TASK DIRECTIONS | Filter by the string "input": return the lines of the material that contain it.
** RECORDS SHOWN follows **
File: src/sv/pbs_pkg.sv
// ----------------------------------------------------------------------------
// Particle box step package
// Shared types, codes, constants and saturation helpers for the particle box.
// ----------------------------------------------------------------------------
package pbs_pkg;

  // Default table depth.
  localparam int MAX_PARTICLES_DEF = 64;

  // Field widths.
  localparam int ID_W  = 16;
  localparam int VAL_W = 32;
  localparam int RAD_W = 31;
  localparam int DV_W  = 20;

  // Command codes.
  localparam logic [1:0] ACT_INSERT = 2'd0;
  localparam logic [1:0] ACT_REMOVE = 2'd1;
  localparam logic [1:0] ACT_STEP   = 2'd2;

  // Configuration register indexes.
  localparam logic [1:0] REG_WIDTH  = 2'd0;
  localparam logic [1:0] REG_HEIGHT = 2'd1;
  localparam logic [1:0] REG_SIDE   = 2'd2;
  localparam logic [1:0] REG_ENERGY = 2'd3;

  // Register reset values.
  localparam logic [30:0] WIDTH_RST  = 31'd52428800;
  localparam logic [30:0] HEIGHT_RST = 31'd39321600;
  localparam logic [16:0] ENERGY_RST = 17'd65536;

  // Push strength, 5.0 in Q16.16.
  localparam logic [18:0] PUSH_Q = 19'd327680;

  // Particle phase.
  typedef enum logic [1:0] {
    PH_IN  = 2'd0,
    PH_JL  = 2'd1,
    PH_OUT = 2'd2
  } phase_t;

  // One table entry as stored in memory.
  typedef struct packed {
    logic [ID_W-1:0]         id;
    logic signed [VAL_W-1:0] x;
    logic signed [VAL_W-1:0] y;
    logic signed [VAL_W-1:0] vx;
    logic signed [VAL_W-1:0] vy;
    logic [RAD_W-1:0]        r;
    phase_t                  ph;
  } entry_t;

  localparam int ENTRY_W = $bits(entry_t);

  // One result beat without the last flag.
  typedef struct packed {
    logic [ID_W-1:0]         id;
    logic signed [VAL_W-1:0] x;
    logic signed [VAL_W-1:0] y;
    logic signed [VAL_W-1:0] vx;
    logic signed [VAL_W-1:0] vy;
    logic [RAD_W-1:0]        r;
    logic                    jl;
    logic                    ho;
  } result_t;

  // Request to the pair push unit.
  typedef struct packed {
    logic signed [VAL_W-1:0] xi;
    logic signed [VAL_W-1:0] yi;
    logic [RAD_W-1:0]        ri;
    logic signed [VAL_W-1:0] xj;
    logic signed [VAL_W-1:0] yj;
    logic [RAD_W-1:0]        rj;
  } pair_req_t;

  // Response of the pair push unit.
  typedef struct packed {
    logic                   done;
    logic                   hit;
    logic signed [DV_W-1:0] dvx;
    logic signed [DV_W-1:0] dvy;
  } pair_rsp_t;

  localparam logic signed [39:0] S32_MAX = 40'sd2147483647;
  localparam logic signed [39:0] S32_MIN = -40'sd2147483648;

  // Clamp a wide signed value to 32 bits.
  function automatic logic signed [31:0] sat32(input logic signed [39:0] v);
    logic signed [31:0] res;
    if (v > S32_MAX) begin
      res = 32'sh7fffffff;
    end else if (v < S32_MIN) begin
      res = 32'sh80000000;
    end else begin
      res = v[31:0];
    end
    return res;
  endfunction

  // Negate with the most negative value mapping to the most positive.
  function automatic logic signed [31:0] neg_sat(input logic signed [31:0] v);
    logic signed [31:0] res;
    if (v == 32'sh80000000) begin
      res = 32'sh7fffffff;
    end else begin
      res = -v;
    end
    return res;
  endfunction

endpackage

File: src/sv/pbs_pair.sv
// ----------------------------------------------------------------------------
// Pair push unit
// Tests one particle pair for overlap and computes 5.0 * unit(d) over cycles.
// ----------------------------------------------------------------------------
module pbs_pair (
  input  logic              clk,
  input  logic              rst,
  input  logic              start,
  input  pbs_pkg::pair_req_t req,
  output pbs_pkg::pair_rsp_t rsp
);

  typedef enum logic [10:0] {
    P_IDLE = 11'h001,
    P_CHK  = 11'h002,
    P_MRS  = 11'h004,
    P_MDX  = 11'h008,
    P_MDY  = 11'h010,
    P_CMP  = 11'h020,
    P_SQRT = 11'h040,
    P_LEN  = 11'h080,
    P_MQX  = 11'h100,
    P_MQY  = 11'h200,
    P_DIV  = 11'h400
  } pstate_t;

  pstate_t            state;
  logic signed [32:0] dx;
  logic signed [32:0] dy;
  logic [31:0]        rs;
  logic [31:0]        adx;
  logic [31:0]        ady;
  logic               sx;
  logic               sy;
  logic [63:0]        rs2;
  logic [63:0]        dx2;
  logic [63:0]        dy2;
  logic [63:0]        sq_n;
  logic [63:0]        sq_res;
  logic [63:0]        sq_bit;
  logic [51:0]        remx;
  logic [51:0]        remy;
  logic [51:0]        dsh;
  logic [17:0]        qx;
  logic [17:0]        qy;
  logic [4:0]         cnt;

  logic [32:0]        dx_abs;
  logic [32:0]        dy_abs;
  logic [31:0]        mul_a;
  logic [31:0]        mul_b;
  logic [63:0]        mul_p;
  logic [63:0]        sq_t;
  logic               gex;
  logic               gey;

  // Magnitudes of the distance components.
  assign dx_abs = dx[32] ? 33'(-dx) : 33'(dx);
  assign dy_abs = dy[32] ? 33'(-dy) : 33'(dy);

  // The one shared multiplier and its operand selection.
  always_comb begin
    case (state)
      P_MRS: begin
        mul_a = rs;
        mul_b = rs;
      end
      P_MDX: begin
        mul_a = adx;
        mul_b = adx;
      end
      P_MDY: begin
        mul_a = ady;
        mul_b = ady;
      end
      P_MQX: begin
        mul_a = adx;
        mul_b = 32'(pbs_pkg::PUSH_Q);
      end
      default: begin
        mul_a = ady;
        mul_b = 32'(pbs_pkg::PUSH_Q);
      end
    endcase
  end
  assign mul_p = mul_a * mul_b;

  // One root step and one quotient bit per cycle.
  assign sq_t = sq_res + sq_bit;
  assign gex  = remx >= dsh;
  assign gey  = remy >= dsh;

  // Sequencer and datapath.
  always_ff @(posedge clk) begin
    if (rst) begin
      state    <= P_IDLE;
      rsp.done <= 1'b0;
    end else begin
      rsp.done <= 1'b0;
      case (state)
        P_IDLE: begin
          if (start) begin
            dx    <= 33'(req.xi) - 33'(req.xj);
            dy    <= 33'(req.yi) - 33'(req.yj);
            rs    <= 32'(req.ri) + 32'(req.rj);
            state <= P_CHK;
          end
        end
        P_CHK: begin
          adx <= dx_abs[31:0];
          ady <= dy_abs[31:0];
          sx  <= dx[32];
          sy  <= dy[32];
          if (dx_abs > {1'b0, rs} || dy_abs > {1'b0, rs}) begin
            rsp.done <= 1'b1;
            rsp.hit  <= 1'b0;
            state    <= P_IDLE;
          end else begin
            state <= P_MRS;
          end
        end
        P_MRS: begin
          rs2   <= mul_p;
          state <= P_MDX;
        end
        P_MDX: begin
          dx2   <= mul_p;
          state <= P_MDY;
        end
        P_MDY: begin
          dy2   <= mul_p;
          state <= P_CMP;
        end
        P_CMP: begin
          sq_n   <= dx2 + dy2;
          sq_res <= '0;
          sq_bit <= 64'h4000_0000_0000_0000;
          if (dy2 > rs2 || dx2 > rs2 - dy2) begin
            rsp.done <= 1'b1;
            rsp.hit  <= 1'b0;
            state    <= P_IDLE;
          end else begin
            state <= P_SQRT;
          end
        end
        P_SQRT: begin
          if (sq_n >= sq_t) begin
            sq_n   <= sq_n - sq_t;
            sq_res <= (sq_res >> 1) + sq_bit;
          end else begin
            sq_res <= sq_res >> 1;
          end
          sq_bit <= sq_bit >> 2;
          if (sq_bit[0]) begin
            state <= P_LEN;
          end
        end
        P_LEN: begin
          // A coincident pair gives no push.
          if (sq_res == '0) begin
            rsp.done <= 1'b1;
            rsp.hit  <= 1'b0;
            state    <= P_IDLE;
          end else begin
            state <= P_MQX;
          end
        end
        P_MQX: begin
          remx  <= mul_p[51:0];
          state <= P_MQY;
        end
        P_MQY: begin
          remy  <= mul_p[51:0];
          dsh   <= 52'(sq_res[31:0]) << 18;
          cnt   <= 5'd18;
          state <= P_DIV;
        end
        P_DIV: begin
          if (gex) begin
            remx <= remx - dsh;
          end
          if (gey) begin
            remy <= remy - dsh;
          end
          qx  <= {qx[16:0], gex};
          qy  <= {qy[16:0], gey};
          dsh <= dsh >> 1;
          cnt <= cnt - 5'd1;
          if (cnt == '0) begin
            rsp.done <= 1'b1;
            rsp.hit  <= 1'b1;
            rsp.dvx  <= sx ? -$signed({1'b0, qx, gex}) : $signed({1'b0, qx, gex});
            rsp.dvy  <= sy ? -$signed({1'b0, qy, gey}) : $signed({1'b0, qy, gey});
            state    <= P_IDLE;
          end
        end
        default: begin
          state <= P_IDLE;
        end
      endcase
    end
  end

endmodule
** End of RECORDS SHOWN **
RESPONSE FOR THIS EXERCISE |
  function automatic logic signed [31:0] sat32(input logic signed [39:0] v);
  function automatic logic signed [31:0] neg_sat(input logic signed [31:0] v);
  input  logic              clk,
  input  logic              rst,
  input  logic              start,
  input  pbs_pkg::pair_req_t req,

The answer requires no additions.